Registration complete. Rule 70(13) sets the legal completion point: registration is deemed complete only when a copy of the entries made in the Register of Copyrights is signed and issued by the Registrar or the Deputy Registrar. The signed extract of the Register entry is the registration certificate. Once issued, it is the document you produce in court or licensing negotiations as proof of registration.

Rule 70(14) provides that the Registrar shall, where practicable, send a copy of the Register entry to the parties concerned.

How long copyright registration takes, and what slows it down

No statutory deadline is prescribed for completing registration. The Copyright Office may process clean applications in approximately two to three months from filing, though that figure is indicative and not guaranteed: it reflects the no-objection, no-discrepancy path.

The principal variables that affect timeline are:

Completeness at filing. Applications with all documents correct and all fees paid at the time of filing move through examination faster than those that need follow-up. Discrepancy letters and response cycles each add time. For sound recordings and films, missing agreements or NOCs from rights-holders are among the most common causes of delay.

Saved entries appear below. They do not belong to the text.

--- src/rtl/egg_timer_ctrl.sv ---
// Egg timer controller. The user sets a BCD minutes:seconds value while
// idle, then counts it down at 1 Hz and raises an alarm for a fixed
// number of seconds when it reaches zero.
// Optional feature macro: EGG_TIMER_PAUSE_EN. When it is defined, stop
// during a countdown pauses it instead of clearing it.
module egg_timer_ctrl #(
  parameter int MAX_MIN    = 99,
  parameter int ALARM_SECS = 10
) (
  input  logic       clk_5MHz,
  input  logic       reset,
  input  logic       tick_1hz,
  input  logic       start_btn,
  input  logic       stop_btn,
  input  logic       min_up,
  input  logic       sec_up,
  output logic [3:0] min_tens,
  output logic [3:0] min_ones,
  output logic [3:0] sec_tens,
  output logic [3:0] sec_ones,
  output logic       running,
  output logic       alarm,
  output logic [2:0] state
);

  typedef enum logic [2:0] {
    IDLE  = 3'd0,
    RUN   = 3'd1,
    PAUSE = 3'd2,
    ALARM = 3'd3
  } state_t;

  localparam logic [3:0] MAX_T      = 4'(MAX_MIN / 10);
  localparam logic [3:0] MAX_O      = 4'(MAX_MIN % 10);
  localparam logic [7:0] ALARM_LAST = 8'(ALARM_SECS - 1);

  state_t      st;
  logic        tick_q;
  logic [7:0]  alarm_cnt;
  logic        tick_edge;
  logic [15:0] cur_time;
  logic        time_zero;
  logic        time_one;
  logic        any_btn;

  assign tick_edge = tick_1hz & ~tick_q;
  assign cur_time  = {min_tens, min_ones, sec_tens, sec_ones};
  assign time_zero = (cur_time == 16'h0000);
  assign time_one  = (cur_time == 16'h0001);
  assign any_btn   = start_btn | stop_btn | min_up | sec_up;
  assign state     = st;

  // Seconds setting: 00..59 then back to 00, never carries into minutes.
  function automatic logic [7:0] sec_inc(input logic [3:0] t, input logic [3:0] o);
    if (t == 4'd5 && o == 4'd9) sec_inc = 8'h00;
    else if (o == 4'd9)         sec_inc = {t + 4'd1, 4'd0};
    else                        sec_inc = {t, o + 4'd1};
  endfunction

  // Minutes setting: 00..MAX_MIN then back to 00.
  function automatic logic [7:0] min_inc(input logic [3:0] t, input logic [3:0] o);
    if (t == MAX_T && o == MAX_O) min_inc = 8'h00;
    else if (o == 4'd9)           min_inc = {t + 4'd1, 4'd0};
    else                          min_inc = {t, o + 4'd1};
  endfunction

  // One-second BCD countdown with borrow through all four digits;
  // only called with a non-zero time.
  function automatic logic [15:0] time_dec(input logic [15:0] v);
    logic [3:0] mt, mo, s_t, s_o;
    {mt, mo, s_t, s_o} = v;
    if (s_o != 4'd0) begin
      s_o = s_o - 4'd1;
    end else begin
      s_o = 4'd9;
      if (s_t != 4'd0) begin
        s_t = s_t - 4'd1;
      end else begin
        s_t = 4'd5;
        if (mo != 4'd0) begin
          mo = mo - 4'd1;
        end else begin
          mo = 4'd9;
          mt = mt - 4'd1;
        end
      end
    end
    time_dec = {mt, mo, s_t, s_o};
  endfunction

  // Control FSM with registered time digits and status outputs.
  always_ff @(posedge clk_5MHz or posedge reset) begin
    if (reset) begin
      st        <= IDLE;
      min_tens  <= 4'd0;
      min_ones  <= 4'd0;
      sec_tens  <= 4'd0;
      sec_ones  <= 4'd0;
      running   <= 1'b0;
      alarm     <= 1'b0;
      tick_q    <= 1'b0;
      alarm_cnt <= 8'd0;
    end else begin
      tick_q <= tick_1hz;
      case (st)
        IDLE: begin
          if (start_btn && !stop_btn && !time_zero) begin
            st      <= RUN;
            running <= 1'b1;
          end else begin
            if (sec_up) {sec_tens, sec_ones} <= sec_inc(sec_tens, sec_ones);
            if (min_up) {min_tens, min_ones} <= min_inc(min_tens, min_ones);
          end
        end
        RUN: begin
          if (stop_btn) begin
            running <= 1'b0;
`ifdef EGG_TIMER_PAUSE_EN
            st      <= PAUSE;
`else
            st      <= IDLE;
            {min_tens, min_ones, sec_tens, sec_ones} <= 16'h0000;
`endif
          end else if (tick_edge) begin
            if (time_one) begin
              {min_tens, min_ones, sec_tens, sec_ones} <= 16'h0000;
              st        <= ALARM;
              running   <= 1'b0;
              alarm     <= 1'b1;
              alarm_cnt <= 8'd0;
            end else begin
              {min_tens, min_ones, sec_tens, sec_ones} <= time_dec(cur_time);
            end
          end
        end
`ifdef EGG_TIMER_PAUSE_EN
        PAUSE: begin
          if (stop_btn) begin
            st <= IDLE;
            {min_tens, min_ones, sec_tens, sec_ones} <= 16'h0000;
          end else if (start_btn) begin
            st      <= RUN;
            running <= 1'b1;
          end
        end
`endif
        ALARM: begin
          if (any_btn || (tick_edge && alarm_cnt == ALARM_LAST)) begin
            st        <= IDLE;
            alarm     <= 1'b0;
            alarm_cnt <= 8'd0;
          end else if (tick_edge) begin
            alarm_cnt <= alarm_cnt + 8'd1;
          end
        end
        default: begin
          st        <= IDLE;
          running   <= 1'b0;
          alarm     <= 1'b0;
          alarm_cnt <= 8'd0;
          {min_tens, min_ones, sec_tens, sec_ones} <= 16'h0000;
        end
      endcase
    end
  end

endmodule

--- config.mk ---
export PLATFORM = sky130hd
export DESIGN_NAME = egg_timer_ctrl
export DESIGN_NICKNAME = d
export VERILOG_FILES = /design/src/rtl/egg_timer_ctrl.sv
export SDC_FILE = /design/constraint.sdc
export NUM_CORES = 1
export LEC_CHECK = 0
export ABC_CLOCK_PERIOD_IN_PS = 3700
export BUFFER_PORTS_ARGS = -buffer_cell sky130_fd_sc_hd__buf_4
export CORE_MARGIN = 1.5
export CORE_UTILIZATION = 45
export DETAILED_ROUTE_END_ITERATION = 10
export MAX_ROUTING_LAYER = met4
export PLACE_DENSITY = 0.72
export SYNTH_ARGS = -nofsm -noshare
export SYNTH_HDL_FRONTEND = slang
export SYNTH_SLANG_ARGS = --single-unit
--- constraint.sdc ---
create_clock -name clk_5MHz -period 3.7 [get_ports clk_5MHz]
set_clock_uncertainty 0.2 [all_clocks]
set_input_delay 0.74 -clock clk_5MHz [delete_from_list [all_inputs] [get_ports clk_5MHz]]
set_output_delay 0.74 -clock clk_5MHz [all_outputs]
set_load 0.005 [all_outputs]
==> reports/qor.txt <==
Iter 0 DRT Violations: 157
Drt wl/cell: 15.38 um
Most frequent cells in the layout: 29 x dfrtp_1, 29 x buf_4, 21 x o21ai_0
Nets: 302
Vias in the first global route: 1924
PortBufs: 26
Critical path fanouts, max: 11
Fmax: 315.1 MHz
CTS tree: done
Maximum Capacitance Violations: 0
Sw Share: 42.36%
Mean post-synth cell area: 8.821 sq um
Layout overhead on the synthesized area: 13.91%
Pins Over Slew Limit: 0
Setup crit start: sec_tens[1]$_DFFE_PP0P_
Worst EP arrival: 3.16 ns
Max_slew headroom: 49.69%
Total track usage: 21.74%
P per Cell Area: 641.1 nW/um^2
Worst R2R End: alarm_cnt[7]$_DFFE_PP0P_
Total power: 1.669 mW
Worst-path clk slew: 0.07 ns
Antenna cell count: 0
CTS Buf Count: 5
Post-route setup slack: 0.5266 ns
Start point of the worst hold path: alarm_cnt[7]$_DFFE_PP0P_
Drt drc: 0
Combinational power share: 46.8%
First drt pass iteration count: 4
Delay-heaviest family, CP: simple AND/OR/NAND/NOR gates
Pre-CTS WS: 0.5566 ns
Biggest cell delay along the critical path: 0.55 ns
Register bit total from synthesis: 29
CP Capture Type: register
Ordered cell list for the critical path: inv_1 > ha_1 > or3b_1 > nor4_1 > a21oi_1 > nand2b_1 > o31ai_1
TritonCTS Sinks: 29
Avg Vias per Cell: 5.986
Cell-internal power: 961.8 uW
RSZ-0062 raised after global routing: false
Post-cts sizing count: 0
Startpoint Class: register
Final setup fails: 0
Post-route insts no fill: 346
Post-route ant nets: 0
GRT Residual Overflow: 0
Root buf cell: clkbuf_8
Seq/Total Area, Yosys: 31.76%
Ys async rst share: 100.0%
Layout cell share with drive strength beyond 1: 19.71%
Worst Path Buf+Inv: 1
Hold Buf Count CTS: 0
Endpoints failing hold: 0
Deepest clock path buffer count: 2
End point of the critical path: alarm_cnt[7]$_DFFE_PP0P_
Site row count: 25
TNS Setup: 0 ns
Slew @ Worst Pin: 0.7547 ns
Largest net degree at the start of global routing: 30
Yosys top cell area share: 31.76%
First-pass GRT wire length: 9052 um
Flop2flop setup slack: 0.53 ns
Die area: 5514 sq um
Yosys warning count: 0
Ys flop type: dfrtp_1
Ranking of synthesized cells by area: dfrtp_1 32%, ha_1 8.8%, o21ai_0 4.6%, o31ai_1 4.6%, a21oi_1 3.5%
Final period utilization: 85.77%
DP Cell Count: 339
Number of flops mapped to enable cells by yosys: 0
Vias after detailed routing: 2071
FF-to-FF Start: sec_tens[1]$_DFFE_PP0P_
VDD IR max: 0.2437 mV
Status: completed
Final Wtd Congestion: 0.8804
Critical path type: register to register
FF-to-FF path depth: 7
Required @ worst endpoint: 3.69 ns
Die W: 74.26 um
Cell count along the critical path: 7
H-tree lvl count: 2
# IOs: 28
Die height: 74.26 um
Switching power: 706.8 uW
Clk pwr share: 19.1%
FILL cells: 459
Max stage delay cell, worst path: nor4_1
Leading area contributor after synthesis: dfrtp_1
Total Wirelength: 5322 um
Core area: 4817 sq um
Multi-input logic area: 1419 sq um
Tmin final: 3.173 ns
Clk_lat worst skew: 0.28 ns
Post-DP HPWL: 3739 um
Post-Syn Area: 2285 sq um
Cell variety after synth: 57
Sequential share of power: 34.1%
Register area: 725.7 sq um
LEAKAGE: 1.103 nW
Hold crit path type: register to register
Mapped Cells: 259
Net count after synthesis: 282
Starting density of the core: 47.43%
Setup Buffers After CTS: 0
Initial antenna violation count: 0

Objections. An objection filed within the 30-day window triggers a hearing process. Depending on scheduling and the complexity of the objection, this can add several months to the overall timeline.

Work type and supporting documents. Applications requiring a TM-C certificate (artistic works for goods or services) or source code pages (computer programmes) take longer if those supporting documents are not ready at filing.

Portal and office workload. Application volumes fluctuate. Administrative backlogs affect processing times across all applications.

For businesses with time-sensitive commercial uses of a work, note that copyright arises automatically on creation and does not depend on registration being complete. You do not have to wait for the registration extract before using the work commercially. What the registration gives you is the evidential record; the right itself exists independently. For further context on automatic copyright protection, see Is Your Original Work Automatically Protected by Copyright?.

Handling discrepancy letters and objections

Discrepancy letters. If the examiner finds a problem with your application, the Copyright Office sends a discrepancy letter. Common reasons include missing supporting documents, a mismatch between the applicant’s details on the form and the submitted NOC, incomplete source code pages for a computer programme, a missing TM-C certificate for an artistic work covering goods, or missing agreements or NOCs for sound recordings and films. Respond within the period stated in the letter with the corrected or additional documents.

Objections by third parties. If a person files an objection during the 30-day window claiming an interest in the work or disputing your entitlement to register, the Copyright Office sends notices to both parties. The Registrar then schedules a hearing, and each party presents its case. Rule 70(12) prohibits the Registrar from rejecting any application without first providing the applicant an opportunity of hearing. Following the hearing, the Registrar decides whether to enter the particulars, enter modified particulars, or reject the application.

Practical note on objections. Objections to copyright registration are less common than objections to trademark applications, but they occur, particularly for works where ownership is actually disputed: ghost-written works, commissioned works where the contract is ambiguous, or works jointly created without a clear assignment or NOC. Getting the documentation right before filing is far more effective than addressing it during a hearing.

After your work is registered: what the certificate does

Once the Copyright Office issues the signed Register extract, that document does specific legal work for you.

Prima facie evidence in court. Section 48 of the Act makes the Register of Copyrights prima facie evidence of the particulars in it. A certified copy of a Register entry is admissible in all courts without further proof or production of the original document. In an infringement action, this significantly reduces the burden of establishing that copyright subsists and that you own it.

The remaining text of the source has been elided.